Released in 2001, "Hush!" follows a gay man who is in a relationship with another man. One day, he is approached by a woman who says she wants to have a baby with him. The human drama details their unconventional relationship and attracted considerable attention at the time of release.
An audience discussion with Hashiguchi, who has come out as gay himself, was held after the screening. Moderated by the students, the director talked about unconventional forms of family and love, and took questions from the audience.
The project was organized by Kokoro Okuda, 22, and other senior students of Fukuyama University's Department of Media Information Culture, who are attending a media theory seminar being taught by assistant professor Jun Abe. It was the students who decided to tackle the controversial subject matter, to help educate people about sexual minorities in Japan.

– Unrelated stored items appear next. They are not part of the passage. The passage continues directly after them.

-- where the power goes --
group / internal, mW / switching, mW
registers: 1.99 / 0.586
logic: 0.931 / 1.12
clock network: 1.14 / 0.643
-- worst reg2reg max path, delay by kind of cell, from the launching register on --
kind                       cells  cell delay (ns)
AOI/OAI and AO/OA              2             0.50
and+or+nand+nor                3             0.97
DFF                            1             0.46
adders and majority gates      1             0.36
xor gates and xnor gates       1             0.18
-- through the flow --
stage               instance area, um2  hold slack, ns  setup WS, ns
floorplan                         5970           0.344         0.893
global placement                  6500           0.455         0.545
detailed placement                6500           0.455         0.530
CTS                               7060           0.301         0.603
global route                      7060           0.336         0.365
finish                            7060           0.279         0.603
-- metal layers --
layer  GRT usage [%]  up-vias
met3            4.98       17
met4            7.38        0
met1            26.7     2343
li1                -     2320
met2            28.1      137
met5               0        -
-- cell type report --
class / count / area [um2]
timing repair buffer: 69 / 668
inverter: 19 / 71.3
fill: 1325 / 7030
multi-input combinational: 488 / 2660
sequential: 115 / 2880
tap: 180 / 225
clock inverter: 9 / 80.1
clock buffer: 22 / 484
<file path="src/rtl/warp_scheduler_pkg.sv">
`default_nettype none
// +----------------------------------------------------------------------------+
// | warp_scheduler_pkg : shared parameters and warp descriptor type            |
// | Rev 1.0                                                                    |
// +----------------------------------------------------------------------------+
package warp_scheduler_pkg;

    localparam int NUM_SIMD_CORES    = 4;
    localparam int THREAD_COUNT      = 8;
    localparam int LOG2_THREAD_COUNT = 3;
    localparam int NUM_WARPS         = 8;
    localparam int WARP_ID_W         = 4;

    localparam logic [WARP_ID_W-1:0] NO_WARP = 4'hF;

    typedef struct packed {
        logic [WARP_ID_W-1:0]         warp_id;
        logic [31:0]                  pc;
        logic [LOG2_THREAD_COUNT-1:0] num_threads;
        logic [THREAD_COUNT-1:0]      thread_mask;
    } kernel_t;

    // Lower n bits set; n never reaches THREAD_COUNT because the field is log2-wide.
    function automatic logic [THREAD_COUNT-1:0] thread_mask_of(
        input logic [LOG2_THREAD_COUNT-1:0] n
    );
        return (THREAD_COUNT'(1) << n) - THREAD_COUNT'(1);
    endfunction

endpackage
`default_nettype wire

</file>
<file path="src/rtl/warp_scheduler_if.sv">
`default_nettype none
// +----------------------------------------------------------------------------+
// | warp_scheduler_if : launch request / warp dispatch bundle                  |
// | Rev 1.0                                                                    |
// +----------------------------------------------------------------------------+
interface warp_scheduler_if;
    import warp_scheduler_pkg::*;

    logic                         launch_kernel;
    logic [LOG2_THREAD_COUNT-1:0] num_incoming_threads [NUM_SIMD_CORES];
    logic [31:0]                  starting_pc          [NUM_SIMD_CORES];
    logic [WARP_ID_W-1:0]         finished_warp_id;
    logic                         valid_kernel;
    kernel_t                      kernel_out;

    modport master (
        output launch_kernel, num_incoming_threads, starting_pc, finished_warp_id,
        input  valid_kernel, kernel_out
    );

    modport slave (
        input  launch_kernel, num_incoming_threads, starting_pc, finished_warp_id,
        output valid_kernel, kernel_out
    );

endinterface
`default_nettype wire

</file>
<file path="src/rtl/warp_scheduler_warp_id_allocator.sv">
`default_nettype none
// +----------------------------------------------------------------------------+
// | warp_id_allocator : busy bitmap with lowest-free-ID priority encoder       |
// | Rev 1.0                                                                    |
// +----------------------------------------------------------------------------+
module warp_id_allocator
    import warp_scheduler_pkg::*;
(
    input  wire logic                 clk,
    input  wire logic                 rst,
    input  wire logic                 alloc,
    input  wire logic [WARP_ID_W-1:0] free_id,
    output logic                      any_free,
    output logic [WARP_ID_W-1:0]      alloc_id
);

    localparam int IDX_W = $clog2(NUM_WARPS);

    logic [NUM_WARPS-1:0] r_busy;
    logic [NUM_WARPS-1:0] w_busy_next;
    logic                 w_free_ok;

    // Encoder looks only at pre-edge state, so an ID freed this edge waits a cycle.
    always_comb begin
        any_free = 1'b0;
        alloc_id = '0;
        for (int i = NUM_WARPS - 1; i >= 0; i--) begin
            if (!r_busy[i]) begin
                any_free = 1'b1;
                alloc_id = WARP_ID_W'(i);
            end
        end
    end

    assign w_free_ok = (free_id < WARP_ID_W'(NUM_WARPS));

    always_comb begin
        w_busy_next = r_busy;
        if (w_free_ok) begin
            w_busy_next[free_id[IDX_W-1:0]] = 1'b0;
        end
        if (alloc && any_free) begin
            w_busy_next[alloc_id[IDX_W-1:0]] = 1'b1;
        end
    end

    always_ff @(posedge clk or negedge rst) begin
        if (!rst) begin
            r_busy <= '0;
        end else begin
            r_busy <= w_busy_next;
        end
    end

endmodule
`default_nettype wire

</file>
<file path="src/rtl/warp_scheduler.sv">
`default_nettype none
// +----------------------------------------------------------------------------+
// | warp_scheduler : buffers per-lane launch requests, dispatches warps        |
// | Rev 1.0                                                                    |
// +----------------------------------------------------------------------------+
module warp_scheduler
    import warp_scheduler_pkg::*;
(
    input  wire logic       clk,
    input  wire logic       rst,
    warp_scheduler_if.slave sif
);

    localparam int SLOT_IDX_W = $clog2(NUM_SIMD_CORES);

    logic [NUM_SIMD_CORES-1:0]    r_slot_full;
    logic [31:0]                  r_slot_pc  [NUM_SIMD_CORES];
    logic [LOG2_THREAD_COUNT-1:0] r_slot_cnt [NUM_SIMD_CORES];
    logic                         r_valid;
    kernel_t                      r_kernel;

    logic                         w_any_slot;
    logic [SLOT_IDX_W-1:0]        w_sel;
    logic                         w_any_free;
    logic [WARP_ID_W-1:0]         w_alloc_id;
    logic                         w_dispatch;

    always_comb begin
        w_any_slot = 1'b0;
        w_sel      = '0;
        for (int i = NUM_SIMD_CORES - 1; i >= 0; i--) begin
            if (r_slot_full[i]) begin
                w_any_slot = 1'b1;
                w_sel      = SLOT_IDX_W'(i);
            end
        end
    end

    assign w_dispatch = sif.launch_kernel && w_any_slot && w_any_free;

    warp_id_allocator u_alloc (
        .clk      (clk),
        .rst      (rst),
        .alloc    (w_dispatch),
        .free_id  (sif.finished_warp_id),
        .any_free (w_any_free),
        .alloc_id (w_alloc_id)
    );

    // A slot emptied by dispatch was full pre-edge, so it cannot also load this edge.
    always_ff @(posedge clk or negedge rst) begin
        if (!rst) begin
            r_slot_full <= '0;
            r_valid     <= 1'b0;
            r_kernel    <= '0;
            for (int i = 0; i < NUM_SIMD_CORES; i++) begin
                r_slot_pc[i]  <= '0;
                r_slot_cnt[i] <= '0;
            end
        end else begin
            for (int i = 0; i < NUM_SIMD_CORES; i++) begin
                if (w_dispatch && (w_sel == SLOT_IDX_W'(i))) begin
                    r_slot_full[i] <= 1'b0;
                end else if (!r_slot_full[i] && (sif.num_incoming_threads[i] != '0)) begin
                    r_slot_full[i] <= 1'b1;
                    r_slot_pc[i]   <= sif.starting_pc[i];
                    r_slot_cnt[i]  <= sif.num_incoming_threads[i];
                end
            end
            r_valid <= w_dispatch;
            if (w_dispatch) begin
                r_kernel.warp_id     <= w_alloc_id;
                r_kernel.pc          <= r_slot_pc[w_sel];
                r_kernel.num_threads <= r_slot_cnt[w_sel];
                r_kernel.thread_mask <= thread_mask_of(r_slot_cnt[w_sel]);
            end
        end
    end

    assign sif.valid_kernel = r_valid;
    assign sif.kernel_out   = r_kernel;

endmodule
`default_nettype wire

</file>
<file path="src/flat_wrapper.sv">
// flat-port wrapper written by rule: the top's interface ports become plain ports
module warp_scheduler_flat import warp_scheduler_pkg::*;
  (clk, rst, sif_launch_kernel, sif_num_incoming_threads, sif_starting_pc, sif_finished_warp_id, sif_valid_kernel, sif_kernel_out);
  warp_scheduler_if sif_i ();
  input  wire logic clk;
  input  wire logic rst;
  input wire logic [$bits(sif_i.launch_kernel)-1:0] sif_launch_kernel;
  input wire logic [$bits(sif_i.num_incoming_threads)-1:0] sif_num_incoming_threads;
  input wire logic [$bits(sif_i.starting_pc)-1:0] sif_starting_pc;
  input wire logic [$bits(sif_i.finished_warp_id)-1:0] sif_finished_warp_id;
  output wire logic [$bits(sif_i.valid_kernel)-1:0] sif_valid_kernel;
  output wire logic [$bits(sif_i.kernel_out)-1:0] sif_kernel_out;
  assign sif_i.launch_kernel = sif_launch_kernel;
  assign sif_i.num_incoming_threads = {>>{sif_num_incoming_threads}};
  assign sif_i.starting_pc = {>>{sif_starting_pc}};
  assign sif_i.finished_warp_id = sif_finished_warp_id;
  assign sif_valid_kernel = sif_i.valid_kernel;
  assign sif_kernel_out = sif_i.kernel_out;
  warp_scheduler u_core (.clk(clk), .rst(rst), .sif(sif_i));
endmodule
</file>
<file path="config.mk">
export PLATFORM = sky130hd
export DESIGN_NAME = seg7_scan_driver_flat
export DESIGN_NICKNAME = d
export VERILOG_FILES = /design/src/rtl/seg7_scan_driver_pkg.sv /design/src/rtl/seg7_scan_driver_if.sv /design/src/rtl/seg7_scan_driver_hex_to_seg7.sv /design/src/rtl/seg7_scan_driver.sv /design/src/flat_wrapper.sv
export SDC_FILE = /design/constraint.sdc
export NUM_CORES = 1
export LEC_CHECK = 0
export ABC_CLOCK_PERIOD_IN_PS = 3100
export CORE_ASPECT_RATIO = 1.5
export CORE_MARGIN = 3
export CORE_UTILIZATION = 25
export CTS_BUF_LIST = sky130_fd_sc_hd__clkbuf_8
export DETAILED_ROUTE_END_ITERATION = 7
export PLACE_DENSITY = 0.41
export RECOVER_POWER = 100
export SYNTH_ARGS = -nofsm -noshare
export SYNTH_HDL_FRONTEND = slang
export SYNTH_HIERARCHICAL = 1
export SYNTH_SLANG_ARGS = --single-unit
</file>
<file path="constraint.sdc">
create_clock -name clk -period 3.1 [get_ports clk]
set_clock_uncertainty 0.1 [all_clocks]
set_input_delay 0.775 -clock clk [delete_from_list [all_inputs] [get_ports clk]]
set_output_delay 0.775 -clock clk [all_outputs]
set_load 0.03 [all_outputs]
</file>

Okuda was attending a part-time high school in Mihara city in the prefecture, and noticed that many of her classmates had a different view of society than the mainstream.
There was a female student who told Okuda that she chose the alternative high school because she would have been forced to wear a skirt at a regular public high school.
But after Okuda went on to study at the university, she was surprised to see so many people who described sexual minorities as "creepy." Others said they found it "unacceptable" if their children were homosexual.
Okuda wondered why the prejudice against sexual minorities remains deep-rooted. She chose the relationship between sexual minorities and media for her graduation thesis and has continued her research.
"Like so-called 'onee' (pronounced 'o-ne-e') personalities, their exposure on television has increased, but conversely, I feel that their roles as targets to make fun of has become ingrained," Okuda said, referring to transgender TV personalities in Japan. "I hope we provided an opportunity to learn (about sexual minorities) with a 'movie' that was accessible for everyone."